The medications used for medical treatment of CD include ketoconazole, cabergoline, pasireotide, and mifepristone. In Brazil, only ketoconazole is currently listed in the formulary of the Unified Health System (SUS). The effectiveness of cabergoline for patients with CD is mainly supported by observational studies (LILA et al., 2010). In two retrospective cohorts, cabergoline induced disease remission in 37% of patients over 3-6 months (GODBOUT et al., 2010) and in 40% at 12 months (FERRIERE et al., 2017).
Even though cabergoline has been introduced as a complementary treatment for hyperprolactinemia and acromegaly, it is not available for patients with CD who are covered by the SUS. Based on these considerations, researchers from three distinct universities in Brazil and from the Institute of Health Economics and Clinical Epidemiology, Faculty of Medicine and University Hospital of Cologne, Germany, estimated in the article Budget impact analysis of cabergoline for medical treatment of Cushing’s disease in Brazil the budget impact of cabergoline compared with ketoconazole in patients with CD without disease control after transsphenoidal surgery over a 5-year horizon from the perspective of the SUS (SILVA et al., 2024).
They compared two scenarios: ketoconazole (Scenario 1) versus including cabergoline as a treatment option (Scenario 2). All analyses were conducted using Microsoft Excel. Uncertainty was explored in univariate sensitivity analyses (SILVA et al, 2024.).
The total costs were BRL $25,596,729 for Scenario 1 and BRL $32,469,169 for Scenario 2. The budget impact of adding cabergoline to the formulary for CD treatment within the SUS would be BRL $6,091,036 over 5 years. On univariate analyses, variations in the rates of surgical failure and CD recurrence had the greatest potential to affect the final costs associated with cabergoline (SILVA et al., 2024).

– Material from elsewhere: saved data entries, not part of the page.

$ cat src/hdl/qnlerp_pkg.sv
// Shared types and constants for the quaternion blend pipeline.
package qnlerp_pkg;

    localparam logic [31:0] ONE_Q30    = 32'd1073741824;
    localparam logic [31:0] TWO_Q30    = 32'd2147483648;
    localparam logic [31:0] THREE_Q30  = 32'd3221225472;
    localparam logic [31:0] SEG1_SLOPE = 32'd314491699;
    localparam logic [31:0] SEG2_BASE  = 32'd759250125;
    localparam logic [31:0] SEG2_SLOPE = 32'd111189606;
    localparam logic [15:0] BLEND_ONE  = 16'd32768;

    // Per-item sideband carried down the pipeline
    typedef struct packed {
        logic       zero;
        logic [5:0] shift;
        logic       hneg;
    } qn_ctl_t;

endpackage

$ cat src/hdl/qnlerp_lane.sv
// One component lane: blend and square.
module qnlerp_lane
    import qnlerp_pkg::*;
(
    input  logic               clk,
    input  logic               en,
    input  logic signed [15:0] a,
    input  logic signed [15:0] b,
    input  logic               neg,
    input  logic [15:0]        t,
    output logic signed [31:0] m,
    output logic [61:0]        sq
);
    logic signed [17:0] av;
    logic signed [18:0] d;
    logic signed [35:0] prod;
    logic signed [31:0] m_reg;
    logic signed [31:0] m_next;
    logic [61:0]        sq_reg;

    // Form the blended component a*1.0 + (b-a)*t, with a negated when neg is set
    always_comb
    begin
        av     = neg ? -18'(a) : 18'(a);
        d      = 19'(b) - 19'(av);
        prod   = 36'(d) * $signed({20'd0, t});
        m_next = 32'(36'(av) * 36'sd32768 + prod);
    end

    // Register the blend, then its square
    always_ff @(posedge clk)
    begin
        if (en)
        begin
            m_reg  <= m_next;
            sq_reg <= 62'(m_reg * m_reg);
        end
    end

    assign m  = m_reg;
    assign sq = sq_reg;
endmodule

$ cat config.mk
export PLATFORM = sky130hd
export DESIGN_NAME = qnlerp_lane
export DESIGN_NICKNAME = d
export VERILOG_FILES = /design/src/hdl/qnlerp_pkg.sv /design/src/hdl/qnlerp_lane.sv
export SDC_FILE = /design/constraint.sdc
export NUM_CORES = 2
export LEC_CHECK = 0
export ABC_AREA = 1
export BUFFER_PORTS_ARGS = -buffer_cell sky130_fd_sc_hd__clkbuf_2
export CORE_ASPECT_RATIO = 0.6
export CORE_MARGIN = 3
export CORE_UTILIZATION = 45
export DETAILED_ROUTE_END_ITERATION = 8
export SLEW_MARGIN = 25
export SYNTH_ARGS = -nofsm -noshare
export SYNTH_HDL_FRONTEND = slang
export SYNTH_SLANG_ARGS = --single-unit
export TNS_END_PERCENT = 30
$ cat constraint.sdc
create_clock -name clk -period 9 [get_ports clk]
set_clock_uncertainty 0.2 [all_clocks]
set_input_delay 1.8 -clock clk [delete_from_list [all_inputs] [get_ports clk]]
set_output_delay 1.8 -clock clk [all_outputs]
set_load 0.02 [all_outputs]
==> results.sh <==
export IMPL_crit_buf_inv=12
export IMPL_vias_per_cell=4.87
export IMPL_n_antenna_cell=0
export IMPL_cts_tree="done"
export IMPL_drv_max_cap_violation_count=0
export IMPL_synthCells=5527
export IMPL_cts_root_buffer="clkbuf_16"
export IMPL_syn_num_nets=7159
export IMPL_place_congestion=0.970
export IMPL_path_depth=39
export IMPL_dp_final_hpwl_um=126000
export IMPL_slew_headroom_pct=28.6
export IMPL_area_growth_pct=14.1
export IMPL_end_kind="flip-flop"
export IMPL_drt_wirelength_per_cell_um=19.3
export IMPL_initial_core_util_pct=45.7
export IMPL_async_flop_share_pct=0
export IMPL_clock_latency_ns=0.40
export IMPL_whs_path_depth=0
export IMPL_synth_seq_cells=93
export IMPL_h_tree_depth=3
export IMPL_ys_dominant_reg_cell="edfxtp_1"
export IMPL_drtAntennaViolNets=0
export IMPL_rsz0062_at_grt="yes"
export IMPL_yosysWarnings=0
export IMPL_tightest_slew_ns=1.07
export IMPL_worst_r2r_path_depth=30
export IMPL_drtIter0Drc=2861
export IMPL_routed_wl_um=143000
export IMPL_io_pins=145
export IMPL_vias=36100
export IMPL_finalCritPeriodShare_pct=99.9
export IMPL_required_ns=8.96
export IMPL_drc_errors=0
export IMPL_cp_slowest_cell="fa_1"
export IMPL_die_area_um2=112000
export IMPL_multi_input_area_um2=38800
export IMPL_syn_area_um2=48400
export IMPL_min_period_ns=8.99
export IMPL_grt_pass1_wl_um=227000
export IMPL_drv_slew=0
export IMPL_synth_cell_type_count=53
export IMPL_die_h_um=260
export IMPL_dp_slack_ns=-0.808
export IMPL_grt_overflow=0
export IMPL_avgSynthCellArea_um2=8.76
export IMPL_row_count=92
export IMPL_layout_drive_gt1_share_pct=14.6
export IMPL_fin_nets=7633
export IMPL_first_global_vias=38500
export IMPL_path_class="in2reg"
export IMPL_grt_max_degree=55
export IMPL_clock_sink_count=93
export IMPL_setup_tns_final_ns=0
export IMPL_seqCellArea_um2=2790
export IMPL_cp_max_fo=4
export IMPL_setup_viol=0
export IMPL_port_buffers=143
export IMPL_die_w_um=430
export IMPL_max_clock_freq_mhz=111
export IMPL_drtPass1Iterations=7
export IMPL_final_cell_mix="1904 x inv_1, 1275 x fa_1, 870 x nand2_1, 424 x buf_4, 273 x ha_1"
export IMPL_fillCellCount=9971
export IMPL_largest_reg_flops=61
export IMPL_hold_class="reg2reg"
export IMPL_crit_path_start_kind="input pin"
export IMPL_rrSetupSlack_ns=0.25
export IMPL_setup_slack_ns=0.00683
export IMPL_clk_path_buf_depth=2
export IMPL_critPathMostFrequentCell="inv_1"
export IMPL_layout_cells_most_common="inv_1"
export IMPL_ys_seq_area_share_pct=5.77
export IMPL_status="completed"
export IMPL_antenna_found_initial=0
export IMPL_synth_edf_count=93
export IMPL_grtUsageTotal_pct=26.7
export IMPL_path_clk_slew_ns=0.08
export IMPL_finalHoldViolCount=0
export IMPL_path_delay_family="adder cells"
export IMPL_slowest_delay_ns=0.57
export IMPL_worstPathArrival_ns=8.95
export IMPL_cts_buffers=9
export IMPL_core_um2=106000
==> routing by layer <==
metal	vias up	track usage (%)	routed length [um]
met4	2	2.69	1270
met1	18200	43.0	70600
met3	83	8.60	17100
li1	16400	-	-
met2	1427	35.3	54100
met5	-	0.949	149
==> final cells by class <==
class	count	share of cell area (%)
flip-flops and latches	93	5.05
clock buffers	9	0.407
well taps	1410	3.19
clock inverters	6	0.0702
inverters	1941	13.2
multi-input cells	3361	70.1
repair buffers	595	7.91
==> path summary, 6_finish.rpt <==
check,startpoint,end
worst max-delay path,a[0],m[31]$_DFFE_PP_
worst min-delay path,m[0]$_DFFE_PP_,sq[0]$_DFFE_PP_
worst max register to register,m[31]$_DFFE_PP_,sq[58]$_DFFE_PP_
worst min register to register,m[0]$_DFFE_PP_,sq[0]$_DFFE_PP_
==> cells in the mapped netlist (10+ instances only) <==
cell	instances	share of area, %
a31oi_1	13	0.17
inv_1	1926	15
nand3_1	73	0.75
ha_1	296	7.6
o21ai_0	64	0.66
nand4_1	11	0.14
inv_2	10	0.078
clkbuf_1	124	0.96
xnor2_1	72	1.3
nor2_1	291	2.3
nand3_2	14	0.29
fa_1	1285	53
a21o_1	19	0.29
or2_2	14	0.18
nand2_2	25	0.32
a21oi_1	117	1.2
edfxtp_1	93	5.8
nand2_1	902	7.0
xor2_1	71	1.3
==> kinds of logic after synthesis <==
logic type / Yosys count / synth area share, %
xor gates and xnor gates: 144 / 2.62
buffers and inverters: 2073 / 16.1
adders and majority gates: 1581 / 60.8
and+or+nand+nor: 1371 / 11.6
DFF: 93 / 5.77
other: 1 / 0.00774
AOI/OAI and AO/OA: 264 / 3.14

Figure 1. Tornado diagram illustrating the univariate sensitivity analyses of selected variables affecting the total costs in Scenario 2. Abbreviation: CD, Cushing’s disease.
The authors, led by Lukas Fernando de Oliveira Silva, estimated that the budget impact of adding cabergoline to the formulary for CD treatment within the Brazilian SUS would be about BRL $6 million. While cost savings cannot be expected, the budget impact of adding cabergoline would be lower than that of adding other treatment options for CD (SILVA et al., 2024).
The main goal of a budget impact analysis (BIA) is to forecast the financial impact of adding a new intervention and assess whether the new intervention is affordable for the payer. The decision to add cabergoline to the formulary for CD treatment within the SUS depends on the safety and effectiveness of cabergoline, both of which are not assessed in BIAs (SILVA et al., 2024).
Although the certainty of the evidence that cabergoline is superior to ketoconazole is very low, these drugs have very different safety profiles. Cabergoline is mostly associated with nausea and vertigo (SIMOES et al., 2021). Adverse events related to ketoconazole include abdominal pain and diarrhea, increase in transaminases, rash, and adrenal insufficiency (VIECCELLI et al., 2023). Thus, patients who do not tolerate ketoconazole due to adverse events remain untreated, and for them, cabergoline may be a promising therapy (PALUI et al., 2018).
Some limitations of our BIA must be acknowledged. First, no epidemiological data on CD specific to the Brazilian population were available for the analysis. However, apart from the CD prevalence, other epidemiological parameters had little influence on the total costs of cabergoline treatment and follow-up. Notably, the estimation of the eligible population based on data is more reliable when claims data are available (MAUSKOPF et al., 2007). Second, the researchers did not calculate the costs of treating the comorbidities associated with hypercortisolism in CD. However, the effect of cabergoline and ketoconazole on controlling diabetes and hypertension are expected to be similar (BROERSEN et al., 2018; SIMOES et al., 2021) and probably did not affect the results.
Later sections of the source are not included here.